Remitano crypto exchange hacked for $2.7 million, narrowly avoids a further $1.4 million tether loss

Remitano, a peer-to-peer cryptocurrency exchange, experienced odd large-scale withdrawals on September 14, which it later confirmed were part of a hack. The attack resulted in the withdrawal of cryptocurrencies worth $2.7 million.

Another $1.4 million worth of customer crypto narrowly escaped theft, but Tether averted it by freezing one of the attacker’s addresses.

The hack details 

• The large-scale transactions were first observed by blockchain analytic platform Cyvers, which alerted the crypto community on X (formerly Twitter) about the suspicious transactions.
• After receiving a tip about the data breach, Remitano’s security team found that sensitive data was compromised.

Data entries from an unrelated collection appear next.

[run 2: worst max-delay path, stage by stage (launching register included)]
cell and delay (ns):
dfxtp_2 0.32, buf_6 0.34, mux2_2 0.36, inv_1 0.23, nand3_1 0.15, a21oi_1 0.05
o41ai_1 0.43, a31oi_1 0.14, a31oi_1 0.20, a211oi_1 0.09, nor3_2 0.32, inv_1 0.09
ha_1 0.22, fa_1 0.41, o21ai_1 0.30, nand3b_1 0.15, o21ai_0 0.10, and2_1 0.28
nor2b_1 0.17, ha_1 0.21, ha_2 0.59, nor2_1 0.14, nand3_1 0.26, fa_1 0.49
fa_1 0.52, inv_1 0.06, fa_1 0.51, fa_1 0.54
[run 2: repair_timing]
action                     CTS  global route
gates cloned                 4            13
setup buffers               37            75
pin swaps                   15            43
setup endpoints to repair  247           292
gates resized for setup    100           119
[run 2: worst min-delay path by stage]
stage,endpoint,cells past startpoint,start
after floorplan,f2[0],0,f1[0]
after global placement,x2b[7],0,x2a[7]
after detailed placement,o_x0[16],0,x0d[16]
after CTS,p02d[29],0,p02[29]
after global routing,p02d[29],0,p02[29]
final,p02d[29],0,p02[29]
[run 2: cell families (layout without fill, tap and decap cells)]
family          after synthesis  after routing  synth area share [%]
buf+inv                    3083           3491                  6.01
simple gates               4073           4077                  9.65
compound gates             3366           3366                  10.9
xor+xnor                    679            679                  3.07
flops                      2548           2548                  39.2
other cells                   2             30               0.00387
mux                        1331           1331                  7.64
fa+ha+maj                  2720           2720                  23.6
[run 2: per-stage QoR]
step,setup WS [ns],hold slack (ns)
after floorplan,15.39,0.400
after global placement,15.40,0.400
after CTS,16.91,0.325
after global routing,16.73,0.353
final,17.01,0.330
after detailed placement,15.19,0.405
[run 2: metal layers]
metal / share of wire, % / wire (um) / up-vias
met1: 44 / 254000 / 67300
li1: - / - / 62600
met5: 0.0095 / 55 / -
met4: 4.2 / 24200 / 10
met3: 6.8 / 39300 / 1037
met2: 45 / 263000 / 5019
Source: an optimization exercise on an open RTL-to-GDS flow (aim: a short achievable clock period and few clock cycles). Production flows keep margins and buffers that such runs may drop.
Function was checked by simulation only, so behaviour that the tests miss may differ from the original.
Power and IR drop assume default switching activity.

// image_thresholder
module image_thresholder (
    input  wire        clk,
    input  wire        rst,           
    input  wire        cmd_valid,
    output wire        cmd_ready,
    input  wire [31:0] cmd_data,
    input  wire [7:0]  rd_idx,
    output reg  [31:0] rd_data,
    output wire        out_valid,
    input  wire        out_ready,
    output wire [7:0]  out_data,
    output wire        out_last
);
    localparam BUF_BYTES = 256;
    localparam NAME_MAX  = 16;
    localparam [2:0] S_IDLE  = 3'd0;
    localparam [2:0] S_LOAD  = 3'd1;
    localparam [2:0] S_EMIT  = 3'd2;
    localparam [2:0] S_DONE  = 3'd3;
    localparam [2:0] S_ERROR = 3'd4;
    localparam [3:0] ERR_DIM      = 4'd1;
    localparam [3:0] ERR_CAPACITY = 4'd2;
    localparam [3:0] ERR_OVERRUN  = 4'd3;
    localparam [3:0] ERR_UNDERRUN = 4'd4;
    localparam [3:0] ERR_SEQUENCE = 4'd5;
    localparam [3:0] ERR_OPCODE   = 4'd6;
    localparam [3:0] ERR_RESERVED = 4'd7;
    localparam [3:0] ERR_NAME     = 4'd8;
    localparam [7:0] OP_NOP    = 8'h00;
    localparam [7:0] OP_SETW   = 8'h01;
    localparam [7:0] OP_SETH   = 8'h02;
    localparam [7:0] OP_SETF   = 8'h03;
    localparam [7:0] OP_NCLR   = 8'h04;
    localparam [7:0] OP_NBYTE  = 8'h05;
    localparam [7:0] OP_START  = 8'h08;
    localparam [7:0] OP_PIXEL  = 8'h09;
    localparam [7:0] OP_THRESH = 8'h0A;
    localparam [7:0] OP_FINISH = 8'h0B;
    localparam [7:0] OP_ABORT  = 8'h0F;
    localparam [2:0] P_MARK = 3'd0;
    localparam [2:0] P_NAME = 3'd1;
    localparam [2:0] P_C1   = 3'd2;
    localparam [2:0] P_BL   = 3'd3;
    localparam [2:0] P_C2   = 3'd4;
    localparam [2:0] P_RS   = 3'd5;
    localparam [2:0] P_C3   = 3'd6;
    localparam [2:0] P_PAY  = 3'd7;
    reg [2:0]  state;
    reg [3:0]  err;
    reg [23:0] width;
    reg [23:0] height;
    reg        flag_inv;
    reg        flag_lb;
    reg [4:0]  name_len;         
    reg [8:0]  row_stride;       
    reg [8:0]  byte_length;      
    reg [10:0] cur_x;            
    reg [8:0]  cur_y;            
    reg [8:0]  thresh_result;
    reg [9:0]  out_count;        
    reg [7:0]  buffer [0:BUF_BYTES-1];
    reg [7:0]  name   [0:NAME_MAX-1];
    wire [7:0]  op    = cmd_data[31:24];
    wire [23:0] imm   = cmd_data[23:0];
  ...
==> flow/config.mk <==
export PLATFORM = sky130hd
export DESIGN_NAME = image_thresholder
export DESIGN_NICKNAME = image_thresholder
export VERILOG_FILES = /design/flow/design.v
export SDC_FILE = /design/flow/constraint.sdc
export NUM_CORES = 4
export LEC_CHECK = 0
export ABC_CLOCK_PERIOD_IN_PS = 100
export CAP_MARGIN = 20
export CORE_MARGIN = 2
export CORE_UTILIZATION = 55
export SLEW_MARGIN = 20
export SYNTH_HIERARCHICAL = 1
export SETUP_SLACK_MARGIN = 6.5
export TNS_END_PERCENT = 100
==> flow/constraint.sdc <==
create_clock -name core_clock -period 12.0 [get_ports {clk}]
set_input_delay 2.4000 -clock core_clock [delete_from_list [all_inputs] [get_ports {clk}]]
set_output_delay 2.4000 -clock core_clock [all_outputs]
set_load 0.01 [all_outputs]
standard.sh (not shown) runs the stock make flow with config.mk's settings and CLKGATE_MAP_FILE= SYNTH_SCRIPT=/design/flow/synth_recipe.tcl, a recipe that flattens the netlist after the stock synthesis.
==> flow/flow/run.sh <==
#!/bin/bash
set -e
MARGIN=6.5
{
  echo "export SETUP_SLACK_MARGIN = $MARGIN"
  echo "export TNS_END_PERCENT = 100"
} >> config.mk
bash standard.sh > standard.log 2>&1
Testbench counts at the start, summed over its fixed seeds: cycles 107,009.
Change:
--- a/flow/design.v
+++ b/flow/design.v
@@ -49,25 +49,25 @@
     reg [3:0]  err;
     reg [23:0] width;
     reg [23:0] height;
     reg        flag_inv;
     reg        flag_lb;
     reg [4:0]  name_len;         
     reg [8:0]  row_stride;       
     reg [8:0]  byte_length;      
     reg [10:0] cur_x;            
     reg [8:0]  cur_y;            
     reg [8:0]  thresh_result;
     reg [9:0]  out_count;        
-    reg [7:0]  buffer [0:BUF_BYTES-1];
+    reg [8*BUF_BYTES-1:0] buffer;    
     reg [7:0]  name   [0:NAME_MAX-1];
     wire [7:0]  op    = cmd_data[31:24];
     wire [23:0] imm   = cmd_data[23:0];
     reg op_known;
     reg op_resv_bits;
     always @(*) begin
         op_known     = 1'b1;
         op_resv_bits = 1'b0;
         case (op)
             OP_NOP, OP_NCLR, OP_START, OP_FINISH, OP_ABORT: op_resv_bits = (imm != 24'd0);
             OP_SETF:                                        op_resv_bits = (imm[23:2] != 22'd0);
             OP_NBYTE:                                       op_resv_bits = (imm[23:8] != 16'd0);
@@ -147,25 +147,25 @@
     reg [4:0]  g_idx;
     reg [7:0]  g_addr;
     reg        g_nib;
     reg        g_lf;
     reg [8:0]  g_col;
     reg [7:0]  g_pb;             
     reg [7:0]  rptr;
     reg [7:0]  s1 [0:15];        
     wire [7:0] rq = s1[rptr[7:4]];
     integer gi;
     always @(posedge clk)
         for (gi = 0; gi < 16; gi = gi + 1)
-            s1[gi] <= buffer[{gi[3:0], rptr[3:0]}];
+            s1[gi] <= buffer[{gi[3:0], rptr[3:0], 3'd0} +: 8];
     reg [1:0]  bl_h, rs_h;
     reg [6:0]  bl_r, rs_r;
     reg [3:0]  bl_t, bl_o, rs_t, rs_o;
     reg [1:0]  bl_nd, rs_nd;
     always @(posedge clk) begin
         bl_h  <= (byte_length >= 9'd200) ? 2'd2 : (byte_length >= 9'd100) ? 2'd1 : 2'd0;
         bl_r  <= (byte_length >= 9'd200) ? byte_length - 9'd200 :
                  (byte_length >= 9'd100) ? byte_length - 9'd100 : byte_length;
         rs_h  <= (row_stride >= 9'd200) ? 2'd2 : (row_stride >= 9'd100) ? 2'd1 : 2'd0;
         rs_r  <= (row_stride >= 9'd200) ? row_stride - 9'd200 :
                  (row_stride >= 9'd100) ? row_stride - 9'd100 : row_stride;
         bl_t  <= bl_r / 7'd10;
@@ -658,27 +658,29 @@
                     pack        <= 8'h00;
                     p1_v        <= 1'b0;
                     p2_we       <= 1'b0;
                     wq          <= 8'd0;
                 end
             end
         end
     end
     always @(posedge clk) begin
         if (!rst && p1_v && p1_flush)
             gd[wq[7:4]] <= p1_merge;
     end
+    integer bi;
     always @(posedge clk) begin
-        if (!rst && p2_we)
-            buffer[p2_addr] <= gd[p2_addr[7:4]];
+        for (bi = 0; bi < BUF_BYTES; bi = bi + 1)
+            if (!rst && p2_we && (p2_addr == bi))
+                buffer[8*bi +: 8] <= gd[bi / 16];
     end
     always @(posedge clk) begin
         if (!name_len[4])
             name[name_len[3:0]] <= imm[7:0];
     end
     always @(posedge clk) begin
         p1_rgb   <= imm;
         p1_pos   <= cur_x[2:0];
         p1_flush <= (cur_x[2:0] == 3'd7) || x_last;
         if (thr_busy == 2'd0)
             thr_rgb <= imm;
     end
After rerunning: Global-route usage climbs by 0.28 points; critical path depth went down by 1; combinational power came out higher by about 2.5%; non-clock buffer count shrinks by 14; via count drops by 2.1%; cell area went down by 0.89%; worst setup slack gains 0.019 ns; synthesized area decreases by 0.99%.
Testbench counts after the change, summed over its fixed seeds: cycles 107,009.

Another version of the RTL of image_thresholder (not shown whole).
Size in the first run: about 87 I/O pins, ~110000 sq um of cells after synthesis.
==> module image_thresholder_rddec, before the edit <==
module image_thresholder_rddec (
    input  wire [3:0]  idx,
    output wire [13:0] sel
);
    genvar k;
    generate
        for (k = 0; k < 14; k = k + 1) begin : g_sel
            assign sel[k] = (idx == k);
        end
    endgenerate
endmodule
==> flow/config.mk <==
export PLATFORM = sky130hd
export DESIGN_NAME = image_thresholder
export DESIGN_NICKNAME = image_thresholder
export VERILOG_FILES = /design/flow/design.v
export SDC_FILE = /design/flow/constraint.sdc
export NUM_CORES = 4
export LEC_CHECK = 0
export ABC_CLOCK_PERIOD_IN_PS = 100
export CAP_MARGIN = 20
export CORE_MARGIN = 2
export CORE_UTILIZATION = 40
export SLEW_MARGIN = 20
export SYNTH_HIERARCHICAL = 1
export SETUP_SLACK_MARGIN = 6.5
export TNS_END_PERCENT = 100
==> flow/constraint.sdc <==
create_clock -name core_clock -period 12.0 [get_ports {clk}]
set_input_delay 2.4000 -clock core_clock [delete_from_list [all_inputs] [get_ports {clk}]]
set_output_delay 2.4000 -clock core_clock [all_outputs]
set_load 0.01 [all_outputs]
Scripts as last shown in full above: flow/flow/run.sh
Testbench counts at the start, summed over its fixed seeds: cycles 107,009.
Then changed:
--- a/flow/design.v
+++ b/flow/design.v
@@ -666,11 +666,29 @@
     output wire [13:0] sel
 );
+    wire [3:0] p0, p1;
+    image_thresholder_dec2 u_p0 (.i(idx[1:0]), .p(p0));
+    image_thresholder_dec2 u_p1 (.i(idx[3:2]), .p(p1));
     genvar k;
     generate
         for (k = 0; k < 14; k = k + 1) begin : g_sel
-            assign sel[k] = (idx == k);
+            image_thresholder_and2 u_and (.a(p1[k / 4]), .b(p0[k % 4]), .y(sel[k]));
         end
     endgenerate
 endmodule
+module image_thresholder_dec2 (
+    input  wire [1:0] i,
+    output wire [3:0] p
+);
+    assign p[0] = ~i[1] & ~i[0];
+    assign p[1] = ~i[1] &  i[0];
+    assign p[2] =  i[1] & ~i[0];
+    assign p[3] =  i[1] &  i[0];
+endmodule
+module image_thresholder_and2 (
+    input  wire a, b,
+    output wire y
+);
+    assign y = a & b;
+endmodule
 module image_thresholder_nor2 (
     input  wire a, b,
Worst hold slack hardly moves.
Non-clock buffer count went down by 35.
Routed wire length went up by 1.4%.
Count of clock-buffer cells in the layout went up by 25.
Total power went up by 1.5%.
Utilization hardly moves.
Final cell count barely changes.
First-iteration DRC count went down by 0.93%.
Worst setup slack gains 130 ps.
Testbench counts after the change, summed over its fixed seeds: cycles 107,009.

==> port drivers added, routing unchanged <==
The results above use ideal ports. As a check the final layouts listed here were re-extracted and re-timed, cells and wires unchanged. Step 1 sets driving cells, clkbuf_16 on the clock port and buf_2 on the other inputs (assumed; they add their load-dependent delay and slew). Step 2, shift: input delay + t, output delay - t, t = (earliest + latest rising clock arrival at the registers) / 2. This alone moves slack from input paths to output paths. Slacks: ideal ports / drivers / drivers and shift; pairs: ideal ports / drivers.
run | shift t [ns] | slack for setup (ns) | clock arrival spread, ns | slew at the worst register clock pin (ns) | worst data-port slew with drivers (ns)
the first run of note 1 | 0.978 | 5.995 / 5.904 / 5.904 | 0.058 / 0.059 | 0.07 / 0.07 | 0.14
the second run of note 1 | 1.014 | 6.014 / 5.859 / 5.735 | 0.060 / 0.059 | 0.06 / 0.06 | 0.17
the first run of note 2 | 0.932 | 5.845 / 5.797 / 5.797 | 0.086 / 0.085 | 0.07 / 0.07 | 0.08
the second run of note 2 | 0.923 | 5.977 / 5.840 / 5.732 | 0.079 / 0.079 | 0.07 / 0.07 | 0.16
After both steps every run listed still meets setup and hold. The setup slack of the second run of note 1, which loses most, moves by -0.155 ns with the drivers and by -0.279 ns with both steps.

A small sum of money was also moved from its secure wallets to suspicious accounts through unauthorized withdrawals.
• One such suspicious wallet address had no prior transaction history before it received around $1.4 million in tether (USDT), $208,000 in USD Coin (USDC), and 104,000 Ankr tokens – worth $2,000 at the time

Remitano’s response

• In an official statement on its website, the company highlighted in detail its corrective measures and its withdrawal recovery plans. 
• Some of these measures include temporarily suspending coin deposits and withdrawals and partnering with Cyvers Alerts and Tether to monitor and freeze all accounts accessed by the hacker closely. 
• It also transferred user funds to secure cold wallets, deactivated the old wallet addresses, and advised users to create new deposit wallet addresses and disregard the old ones. 
• Remitano assured users that their assets are safe and that the bitcoin, bitcoin cash and litecoin chains on its platform were not affected and are the only coins users should transfer on the platform for now. 

Key quote 

Remitano said: 

“As a result [of the data breach], a small amount of funds from the exchange’s hot wallets were transferred to suspicious wallet addresses through unauthorized withdrawal transactions. Immediately upon detecting the breach, we have taken decisive actions to mitigate impacts on our users.

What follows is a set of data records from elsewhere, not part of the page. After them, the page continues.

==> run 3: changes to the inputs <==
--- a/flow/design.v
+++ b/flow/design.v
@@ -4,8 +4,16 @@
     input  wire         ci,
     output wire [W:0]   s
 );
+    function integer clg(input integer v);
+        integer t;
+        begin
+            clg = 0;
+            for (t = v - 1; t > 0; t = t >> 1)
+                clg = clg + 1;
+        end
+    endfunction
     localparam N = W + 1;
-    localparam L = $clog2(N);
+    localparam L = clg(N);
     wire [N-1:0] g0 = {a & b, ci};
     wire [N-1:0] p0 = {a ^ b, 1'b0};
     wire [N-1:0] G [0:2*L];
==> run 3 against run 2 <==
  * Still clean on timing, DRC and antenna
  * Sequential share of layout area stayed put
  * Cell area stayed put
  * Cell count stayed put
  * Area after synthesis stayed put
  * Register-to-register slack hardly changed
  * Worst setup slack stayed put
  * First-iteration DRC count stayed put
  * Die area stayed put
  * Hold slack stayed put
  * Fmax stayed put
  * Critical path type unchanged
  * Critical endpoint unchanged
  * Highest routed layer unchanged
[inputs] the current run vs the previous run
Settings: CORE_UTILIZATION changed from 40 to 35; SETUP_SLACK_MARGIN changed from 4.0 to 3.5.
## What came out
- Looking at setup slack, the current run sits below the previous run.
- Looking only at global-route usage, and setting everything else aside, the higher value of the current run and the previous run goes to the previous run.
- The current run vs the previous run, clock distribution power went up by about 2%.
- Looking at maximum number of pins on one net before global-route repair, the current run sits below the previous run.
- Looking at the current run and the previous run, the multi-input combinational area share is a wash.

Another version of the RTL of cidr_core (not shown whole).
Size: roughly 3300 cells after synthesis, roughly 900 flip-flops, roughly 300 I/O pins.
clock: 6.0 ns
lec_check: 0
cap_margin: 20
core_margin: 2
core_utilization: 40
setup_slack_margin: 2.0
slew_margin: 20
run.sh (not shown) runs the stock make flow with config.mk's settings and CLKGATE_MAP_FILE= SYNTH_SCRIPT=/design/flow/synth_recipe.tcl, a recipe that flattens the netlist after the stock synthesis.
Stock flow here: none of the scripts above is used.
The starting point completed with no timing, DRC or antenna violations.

In response to this unfortunate situation, a specialized investigation team was promptly established to thoroughly examine the incident and fully enhance our overall security infrastructure to prevent any further occurrences.” 

Zoom out 

• Although 2023 has witnessed a reduction in crypto crime, there have been a series of notable crypto exchange hacks that led to leaked private keys and stolen funds.
• The United State’s Federal Bureau of Investigation (FBI) attributes these hacks to the Lazarus Group, a notorious cybercrime organization believed to be affiliated with the North Korean government. 
• The cybercrime organization is suspected of stealing $41 million from gambling site Stake and $27 million from crypto exchange CoinEx.